We are starting to wrap our collecting season here in Wyoming as we finish the last of our forb and grass collections and wait for our sagebrush sites to go to seed. All we have left to collect are black sage (Artemisia nova) and Wyoming big sagebrush (Artemisia tridentata ssp. wyomingensis), which typically go to seed in October or November – right around when I am set to leave. While we have been monitoring these collections, we’ve been getting to work in our little herbarium and go out with – you guessed it – some more wildlife biologists. I’ve enjoyed our time here in the herbarium as I worked in the herbarium at New Mexico State University and loved it. We also will get to visit the Rocky Mountain Herbarium at the University of Wyoming later this month to confirm the ID of the vouchers we’ve collected.

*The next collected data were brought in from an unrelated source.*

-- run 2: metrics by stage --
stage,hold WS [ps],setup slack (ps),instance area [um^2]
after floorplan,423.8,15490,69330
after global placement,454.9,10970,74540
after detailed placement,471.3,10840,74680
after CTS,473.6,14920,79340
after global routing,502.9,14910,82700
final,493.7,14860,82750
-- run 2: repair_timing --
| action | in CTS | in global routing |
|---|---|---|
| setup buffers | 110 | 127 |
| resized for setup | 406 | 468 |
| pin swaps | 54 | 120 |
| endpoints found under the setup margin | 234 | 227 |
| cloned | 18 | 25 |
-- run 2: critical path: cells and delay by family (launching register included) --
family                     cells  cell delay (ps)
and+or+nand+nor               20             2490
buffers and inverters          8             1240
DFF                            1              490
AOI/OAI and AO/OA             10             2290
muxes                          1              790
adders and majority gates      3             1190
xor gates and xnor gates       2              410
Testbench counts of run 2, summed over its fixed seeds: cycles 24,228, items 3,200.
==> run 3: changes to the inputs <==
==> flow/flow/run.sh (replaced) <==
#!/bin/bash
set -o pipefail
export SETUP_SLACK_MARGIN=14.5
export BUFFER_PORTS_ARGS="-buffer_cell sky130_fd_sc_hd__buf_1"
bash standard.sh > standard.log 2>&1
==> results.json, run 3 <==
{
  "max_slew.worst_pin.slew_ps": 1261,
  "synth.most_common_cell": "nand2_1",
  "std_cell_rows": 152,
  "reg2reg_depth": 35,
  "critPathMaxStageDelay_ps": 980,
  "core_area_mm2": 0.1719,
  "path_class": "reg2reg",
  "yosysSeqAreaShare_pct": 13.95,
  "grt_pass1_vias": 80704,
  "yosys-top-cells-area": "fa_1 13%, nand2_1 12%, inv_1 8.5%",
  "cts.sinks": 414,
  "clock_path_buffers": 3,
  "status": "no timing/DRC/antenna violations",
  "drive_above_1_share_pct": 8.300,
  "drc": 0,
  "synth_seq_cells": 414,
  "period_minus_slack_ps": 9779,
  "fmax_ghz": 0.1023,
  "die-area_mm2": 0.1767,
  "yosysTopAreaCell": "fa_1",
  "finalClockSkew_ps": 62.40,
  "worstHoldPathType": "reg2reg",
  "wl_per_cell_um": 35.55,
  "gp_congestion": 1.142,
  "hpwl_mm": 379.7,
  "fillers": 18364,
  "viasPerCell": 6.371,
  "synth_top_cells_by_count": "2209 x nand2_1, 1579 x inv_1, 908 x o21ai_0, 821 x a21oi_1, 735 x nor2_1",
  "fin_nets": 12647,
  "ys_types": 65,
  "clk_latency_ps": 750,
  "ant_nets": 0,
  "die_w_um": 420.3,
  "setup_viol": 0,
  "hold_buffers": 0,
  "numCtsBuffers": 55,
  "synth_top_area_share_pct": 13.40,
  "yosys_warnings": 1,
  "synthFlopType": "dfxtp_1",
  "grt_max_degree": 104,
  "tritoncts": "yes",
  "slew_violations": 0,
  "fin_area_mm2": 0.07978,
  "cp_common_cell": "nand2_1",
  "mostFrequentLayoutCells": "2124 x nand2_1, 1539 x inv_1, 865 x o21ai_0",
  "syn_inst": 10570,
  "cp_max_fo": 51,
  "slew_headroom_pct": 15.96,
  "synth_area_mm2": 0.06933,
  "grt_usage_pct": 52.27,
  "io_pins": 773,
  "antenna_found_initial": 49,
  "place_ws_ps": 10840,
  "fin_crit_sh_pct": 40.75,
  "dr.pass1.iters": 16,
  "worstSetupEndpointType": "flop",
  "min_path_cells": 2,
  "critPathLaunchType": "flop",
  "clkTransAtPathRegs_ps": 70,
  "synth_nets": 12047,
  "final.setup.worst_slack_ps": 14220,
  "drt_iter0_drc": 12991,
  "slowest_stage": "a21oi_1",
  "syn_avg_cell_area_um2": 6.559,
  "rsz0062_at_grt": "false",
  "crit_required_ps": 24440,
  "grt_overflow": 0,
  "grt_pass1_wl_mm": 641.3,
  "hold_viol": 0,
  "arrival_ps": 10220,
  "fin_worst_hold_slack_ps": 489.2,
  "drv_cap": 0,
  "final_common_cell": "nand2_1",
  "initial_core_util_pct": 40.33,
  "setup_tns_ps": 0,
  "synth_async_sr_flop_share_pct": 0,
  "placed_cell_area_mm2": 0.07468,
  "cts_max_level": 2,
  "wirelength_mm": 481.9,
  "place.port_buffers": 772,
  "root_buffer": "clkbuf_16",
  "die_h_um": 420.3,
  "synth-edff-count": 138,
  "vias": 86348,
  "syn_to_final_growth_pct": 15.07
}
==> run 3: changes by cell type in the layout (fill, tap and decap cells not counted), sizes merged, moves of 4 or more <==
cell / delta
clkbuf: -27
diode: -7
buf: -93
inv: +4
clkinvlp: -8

Our biggest project this month was getting to do black-footed ferret surveys with Wyoming Game and Fish in Shirley Basin. We went nocturnal for our BFFs, working from about 7pm to 7am, spotlighting for the ferrets in trucks and on foot through about ten different plots. We learned how to recognize the different eyeshine of animals in the area – ferrets have a turquoise eyeshine, pronghorn and foxes have green, and rabbits and badgers have red. It was pretty fun to chase all kinds of animals into their burrows trying to correctly identify them, and feel a whole new kind of excitement seeing that little black mask that meant you definitely had a ferret! They’re pretty curious creatures, and would readily pop out of their burrows to investigate who was shining a light on them and interrupting their night hunt. My partner and I even had a few who turned trapping into a game, jumping out of their burrow and running from one to another as we chased them around with a spotlight and a metal trap. Once we successfully set a trap on top of a burrow, we plugged the surrounding burrow holes with containers and left the sites immediately to give the ferret a chance to check out the trap. For every trap set, we came back every hour to see if anyone had been curious enough to get themselves stuck. At that point, we nudged them into a transfer tube and took them to the processing trailer where the non-game biologist would do all the handling and assessments.
After going under anesthesia, we took body measurements, hair for DNA samples, gave rabies and distemper vaccines, and PIT tagged every new ferret that was found. We also used hair dye to draw unique marks on each of their chests to be able to identify them at a later time. Everything we did those three nights was virtually unchanged from when this surveying started back in the 80s, right after black-footed ferrets were listed as endangered in the 70s, so it was really cool to be part of a reintroduction program that has existed for so long. It was definitely one of the more taxing experiences I’ve had in this job, but with that, it was one of the most rewarding.